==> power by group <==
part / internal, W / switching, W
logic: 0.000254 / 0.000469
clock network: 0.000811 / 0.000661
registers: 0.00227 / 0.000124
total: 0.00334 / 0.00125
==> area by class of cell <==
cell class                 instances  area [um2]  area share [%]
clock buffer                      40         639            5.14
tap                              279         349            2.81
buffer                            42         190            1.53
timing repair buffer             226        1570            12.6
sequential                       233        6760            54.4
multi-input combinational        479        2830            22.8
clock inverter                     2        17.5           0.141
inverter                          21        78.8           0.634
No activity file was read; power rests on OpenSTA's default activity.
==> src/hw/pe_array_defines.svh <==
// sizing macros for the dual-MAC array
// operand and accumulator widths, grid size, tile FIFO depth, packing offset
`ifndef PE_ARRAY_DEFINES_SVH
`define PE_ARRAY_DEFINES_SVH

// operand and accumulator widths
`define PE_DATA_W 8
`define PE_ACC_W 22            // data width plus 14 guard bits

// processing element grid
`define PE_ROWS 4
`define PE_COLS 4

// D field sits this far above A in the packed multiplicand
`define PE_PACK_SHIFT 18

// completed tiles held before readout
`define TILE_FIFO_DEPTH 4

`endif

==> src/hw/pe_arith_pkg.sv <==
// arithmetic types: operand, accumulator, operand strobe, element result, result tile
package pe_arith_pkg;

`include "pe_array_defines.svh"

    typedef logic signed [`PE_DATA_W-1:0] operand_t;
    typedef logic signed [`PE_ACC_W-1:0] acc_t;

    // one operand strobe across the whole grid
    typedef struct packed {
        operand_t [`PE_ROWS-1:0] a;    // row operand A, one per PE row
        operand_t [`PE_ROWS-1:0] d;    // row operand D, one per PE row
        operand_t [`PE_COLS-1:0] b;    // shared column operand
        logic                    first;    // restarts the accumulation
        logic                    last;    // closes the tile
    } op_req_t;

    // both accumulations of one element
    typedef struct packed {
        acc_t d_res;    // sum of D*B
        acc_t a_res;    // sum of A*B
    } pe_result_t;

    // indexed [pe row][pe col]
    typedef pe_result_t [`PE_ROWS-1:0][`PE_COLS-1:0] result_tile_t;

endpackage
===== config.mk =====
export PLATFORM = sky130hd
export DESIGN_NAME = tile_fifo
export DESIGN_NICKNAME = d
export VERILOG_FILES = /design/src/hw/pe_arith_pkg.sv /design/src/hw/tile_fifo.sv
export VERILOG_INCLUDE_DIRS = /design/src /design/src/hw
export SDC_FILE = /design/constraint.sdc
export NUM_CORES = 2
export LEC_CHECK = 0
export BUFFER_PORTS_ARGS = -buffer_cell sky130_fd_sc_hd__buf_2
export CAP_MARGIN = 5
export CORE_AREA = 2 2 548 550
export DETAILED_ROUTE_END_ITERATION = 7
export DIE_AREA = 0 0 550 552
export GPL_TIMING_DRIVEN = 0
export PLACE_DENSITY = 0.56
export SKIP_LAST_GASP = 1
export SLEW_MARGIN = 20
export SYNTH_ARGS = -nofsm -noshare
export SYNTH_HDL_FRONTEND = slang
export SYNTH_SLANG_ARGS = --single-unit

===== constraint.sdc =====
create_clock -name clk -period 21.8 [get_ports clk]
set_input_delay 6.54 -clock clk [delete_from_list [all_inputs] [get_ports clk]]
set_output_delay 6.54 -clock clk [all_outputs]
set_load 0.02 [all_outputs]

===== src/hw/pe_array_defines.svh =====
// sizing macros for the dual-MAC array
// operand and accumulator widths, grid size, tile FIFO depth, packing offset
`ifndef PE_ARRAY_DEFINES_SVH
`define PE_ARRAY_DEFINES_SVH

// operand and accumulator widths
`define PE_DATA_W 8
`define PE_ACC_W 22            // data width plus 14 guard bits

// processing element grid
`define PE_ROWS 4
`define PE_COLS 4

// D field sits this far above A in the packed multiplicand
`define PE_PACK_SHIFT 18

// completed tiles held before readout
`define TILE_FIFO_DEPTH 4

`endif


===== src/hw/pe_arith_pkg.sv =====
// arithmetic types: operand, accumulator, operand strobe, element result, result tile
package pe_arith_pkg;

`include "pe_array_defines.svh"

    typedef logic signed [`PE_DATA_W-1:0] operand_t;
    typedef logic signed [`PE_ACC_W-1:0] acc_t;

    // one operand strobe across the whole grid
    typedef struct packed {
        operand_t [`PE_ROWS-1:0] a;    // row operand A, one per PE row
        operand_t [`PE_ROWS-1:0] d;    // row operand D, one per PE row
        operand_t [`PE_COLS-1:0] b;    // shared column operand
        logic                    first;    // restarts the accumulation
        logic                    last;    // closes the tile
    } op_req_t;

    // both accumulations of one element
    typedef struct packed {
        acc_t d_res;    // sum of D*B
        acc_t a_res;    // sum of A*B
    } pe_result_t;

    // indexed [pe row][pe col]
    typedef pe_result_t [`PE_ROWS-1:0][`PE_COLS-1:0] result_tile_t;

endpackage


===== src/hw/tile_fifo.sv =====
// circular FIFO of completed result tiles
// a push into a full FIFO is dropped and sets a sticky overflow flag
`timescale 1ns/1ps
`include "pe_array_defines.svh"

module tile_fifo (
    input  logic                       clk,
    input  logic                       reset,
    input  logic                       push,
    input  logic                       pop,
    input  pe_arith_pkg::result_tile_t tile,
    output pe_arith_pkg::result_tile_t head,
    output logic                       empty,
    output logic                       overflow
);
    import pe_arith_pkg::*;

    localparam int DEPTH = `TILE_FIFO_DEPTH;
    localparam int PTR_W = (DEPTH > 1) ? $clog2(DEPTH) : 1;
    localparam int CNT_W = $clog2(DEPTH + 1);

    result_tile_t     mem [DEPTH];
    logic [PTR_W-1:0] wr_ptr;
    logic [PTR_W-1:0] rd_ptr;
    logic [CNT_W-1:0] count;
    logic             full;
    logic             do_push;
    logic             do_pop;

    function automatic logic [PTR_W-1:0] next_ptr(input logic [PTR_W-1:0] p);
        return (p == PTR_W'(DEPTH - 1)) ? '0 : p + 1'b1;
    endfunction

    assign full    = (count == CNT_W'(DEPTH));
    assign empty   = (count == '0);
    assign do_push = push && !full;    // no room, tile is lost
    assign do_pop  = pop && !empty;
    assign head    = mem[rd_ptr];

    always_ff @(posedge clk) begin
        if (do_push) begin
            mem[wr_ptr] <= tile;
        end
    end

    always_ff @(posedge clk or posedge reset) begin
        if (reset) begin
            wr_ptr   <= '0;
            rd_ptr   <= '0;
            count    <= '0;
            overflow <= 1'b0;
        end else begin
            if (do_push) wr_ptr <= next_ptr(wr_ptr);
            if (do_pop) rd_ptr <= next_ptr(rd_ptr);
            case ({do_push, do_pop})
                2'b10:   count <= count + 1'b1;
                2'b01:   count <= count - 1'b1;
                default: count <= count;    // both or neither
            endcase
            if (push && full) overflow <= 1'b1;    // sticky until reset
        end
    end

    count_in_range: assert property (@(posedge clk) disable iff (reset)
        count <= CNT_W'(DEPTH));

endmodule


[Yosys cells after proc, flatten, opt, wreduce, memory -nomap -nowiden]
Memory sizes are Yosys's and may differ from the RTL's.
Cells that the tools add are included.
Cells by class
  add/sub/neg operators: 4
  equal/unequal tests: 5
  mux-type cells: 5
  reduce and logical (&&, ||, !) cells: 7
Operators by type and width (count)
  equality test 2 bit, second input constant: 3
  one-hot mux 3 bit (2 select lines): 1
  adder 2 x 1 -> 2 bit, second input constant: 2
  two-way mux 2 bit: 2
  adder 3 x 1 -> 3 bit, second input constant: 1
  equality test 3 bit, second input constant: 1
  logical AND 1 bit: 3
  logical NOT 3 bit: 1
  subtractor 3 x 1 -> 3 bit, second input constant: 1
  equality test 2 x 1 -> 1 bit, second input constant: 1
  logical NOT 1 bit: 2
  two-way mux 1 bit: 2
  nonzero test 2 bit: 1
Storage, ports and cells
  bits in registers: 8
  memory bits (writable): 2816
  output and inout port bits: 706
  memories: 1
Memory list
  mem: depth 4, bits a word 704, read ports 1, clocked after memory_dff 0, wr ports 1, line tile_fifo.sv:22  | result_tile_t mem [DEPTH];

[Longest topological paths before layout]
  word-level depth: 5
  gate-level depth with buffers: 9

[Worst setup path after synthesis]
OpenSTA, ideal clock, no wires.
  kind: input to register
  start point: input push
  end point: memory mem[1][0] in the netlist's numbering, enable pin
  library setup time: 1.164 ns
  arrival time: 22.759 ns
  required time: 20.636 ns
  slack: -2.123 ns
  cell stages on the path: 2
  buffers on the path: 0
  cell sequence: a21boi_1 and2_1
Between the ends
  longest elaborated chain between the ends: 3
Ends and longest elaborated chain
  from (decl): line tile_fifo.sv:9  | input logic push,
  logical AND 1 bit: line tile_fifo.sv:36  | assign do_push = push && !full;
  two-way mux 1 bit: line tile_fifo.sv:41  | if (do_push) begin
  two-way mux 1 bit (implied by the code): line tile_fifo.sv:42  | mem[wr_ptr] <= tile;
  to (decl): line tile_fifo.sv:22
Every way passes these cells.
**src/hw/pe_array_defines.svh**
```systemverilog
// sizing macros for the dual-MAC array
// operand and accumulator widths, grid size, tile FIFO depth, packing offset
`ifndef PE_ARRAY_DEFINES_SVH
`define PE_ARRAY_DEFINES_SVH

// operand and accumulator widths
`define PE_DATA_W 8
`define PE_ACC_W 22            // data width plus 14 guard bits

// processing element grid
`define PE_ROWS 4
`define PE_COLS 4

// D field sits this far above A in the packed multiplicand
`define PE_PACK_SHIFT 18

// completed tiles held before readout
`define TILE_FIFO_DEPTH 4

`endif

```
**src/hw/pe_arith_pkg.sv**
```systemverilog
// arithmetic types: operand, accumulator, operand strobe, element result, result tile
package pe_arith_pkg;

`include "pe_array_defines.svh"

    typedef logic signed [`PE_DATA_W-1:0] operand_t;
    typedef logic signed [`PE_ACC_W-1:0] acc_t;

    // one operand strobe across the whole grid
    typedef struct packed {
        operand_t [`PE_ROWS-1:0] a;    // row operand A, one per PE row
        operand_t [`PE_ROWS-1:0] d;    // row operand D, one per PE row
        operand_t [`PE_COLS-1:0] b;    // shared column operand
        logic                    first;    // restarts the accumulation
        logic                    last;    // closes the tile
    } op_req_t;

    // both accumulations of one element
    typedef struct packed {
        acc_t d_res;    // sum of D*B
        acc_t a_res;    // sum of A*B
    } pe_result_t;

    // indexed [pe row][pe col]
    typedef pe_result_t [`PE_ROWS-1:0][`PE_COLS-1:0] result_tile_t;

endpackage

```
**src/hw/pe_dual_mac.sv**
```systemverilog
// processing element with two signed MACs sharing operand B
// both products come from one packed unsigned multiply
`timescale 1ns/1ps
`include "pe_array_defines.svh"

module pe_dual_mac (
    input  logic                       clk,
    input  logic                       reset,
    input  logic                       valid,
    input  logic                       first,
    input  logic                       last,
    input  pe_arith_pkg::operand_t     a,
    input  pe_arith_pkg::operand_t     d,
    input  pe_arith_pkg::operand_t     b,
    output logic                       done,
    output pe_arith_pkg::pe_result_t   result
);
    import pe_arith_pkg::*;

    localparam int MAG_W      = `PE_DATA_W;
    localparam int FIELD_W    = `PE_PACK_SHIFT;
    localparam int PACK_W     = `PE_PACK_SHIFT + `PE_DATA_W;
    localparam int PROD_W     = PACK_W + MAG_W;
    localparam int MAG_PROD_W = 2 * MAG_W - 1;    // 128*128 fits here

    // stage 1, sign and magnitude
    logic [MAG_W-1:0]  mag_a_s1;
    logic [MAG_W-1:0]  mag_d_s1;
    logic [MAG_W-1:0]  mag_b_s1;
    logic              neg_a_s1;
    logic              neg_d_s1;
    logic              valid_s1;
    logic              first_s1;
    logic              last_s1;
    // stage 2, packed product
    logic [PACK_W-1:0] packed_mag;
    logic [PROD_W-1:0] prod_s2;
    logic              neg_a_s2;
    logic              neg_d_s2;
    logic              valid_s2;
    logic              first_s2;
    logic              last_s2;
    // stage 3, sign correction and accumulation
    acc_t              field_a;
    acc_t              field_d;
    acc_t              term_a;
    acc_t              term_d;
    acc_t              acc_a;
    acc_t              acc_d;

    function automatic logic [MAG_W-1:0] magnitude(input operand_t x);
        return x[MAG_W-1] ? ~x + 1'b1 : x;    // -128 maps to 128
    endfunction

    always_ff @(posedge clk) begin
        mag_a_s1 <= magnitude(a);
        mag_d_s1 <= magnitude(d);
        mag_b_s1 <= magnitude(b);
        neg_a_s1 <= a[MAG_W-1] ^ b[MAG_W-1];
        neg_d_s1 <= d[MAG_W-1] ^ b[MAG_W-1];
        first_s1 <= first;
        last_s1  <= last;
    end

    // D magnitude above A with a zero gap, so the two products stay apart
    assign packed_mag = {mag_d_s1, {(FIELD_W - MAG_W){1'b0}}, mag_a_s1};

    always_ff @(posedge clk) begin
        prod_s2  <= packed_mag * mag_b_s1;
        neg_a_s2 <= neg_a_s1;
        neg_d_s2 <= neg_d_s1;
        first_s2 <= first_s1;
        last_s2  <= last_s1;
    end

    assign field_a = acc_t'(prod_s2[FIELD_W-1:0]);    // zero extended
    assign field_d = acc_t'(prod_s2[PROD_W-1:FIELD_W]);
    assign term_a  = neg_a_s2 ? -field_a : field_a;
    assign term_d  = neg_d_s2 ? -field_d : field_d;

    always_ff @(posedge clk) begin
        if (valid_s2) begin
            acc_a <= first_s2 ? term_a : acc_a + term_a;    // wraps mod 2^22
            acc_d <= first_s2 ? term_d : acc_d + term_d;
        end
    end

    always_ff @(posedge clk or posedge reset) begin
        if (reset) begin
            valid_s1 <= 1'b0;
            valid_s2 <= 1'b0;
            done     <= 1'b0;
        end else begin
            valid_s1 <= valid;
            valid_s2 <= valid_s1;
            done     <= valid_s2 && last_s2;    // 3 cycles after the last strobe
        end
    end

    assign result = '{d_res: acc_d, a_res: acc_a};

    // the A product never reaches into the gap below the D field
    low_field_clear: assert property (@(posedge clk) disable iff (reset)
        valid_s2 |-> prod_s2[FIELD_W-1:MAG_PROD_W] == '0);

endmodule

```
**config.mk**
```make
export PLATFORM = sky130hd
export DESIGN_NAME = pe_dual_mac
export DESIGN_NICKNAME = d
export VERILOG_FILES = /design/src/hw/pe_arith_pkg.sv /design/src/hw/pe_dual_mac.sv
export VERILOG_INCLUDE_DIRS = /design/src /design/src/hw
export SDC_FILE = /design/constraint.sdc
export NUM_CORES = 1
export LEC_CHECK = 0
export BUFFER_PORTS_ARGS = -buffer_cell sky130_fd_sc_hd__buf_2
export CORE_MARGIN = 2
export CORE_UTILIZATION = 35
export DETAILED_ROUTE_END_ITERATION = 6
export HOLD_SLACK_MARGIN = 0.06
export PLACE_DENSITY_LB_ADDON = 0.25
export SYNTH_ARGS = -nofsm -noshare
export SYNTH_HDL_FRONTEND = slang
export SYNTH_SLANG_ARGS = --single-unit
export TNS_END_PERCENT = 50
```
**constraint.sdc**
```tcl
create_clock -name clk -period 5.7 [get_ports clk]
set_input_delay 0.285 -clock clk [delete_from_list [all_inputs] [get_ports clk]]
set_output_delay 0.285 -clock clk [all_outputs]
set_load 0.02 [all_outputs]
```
#####
* **WHAT THIS TASK INVOLVES**
Working from the entries above, find every line in which the word "property" occurs and copy it.

* **RESULT FOR THIS EXERCISE**
    count_in_range: assert property (@(posedge clk) disable iff (reset)
    low_field_clear: assert property (@(posedge clk) disable iff (reset)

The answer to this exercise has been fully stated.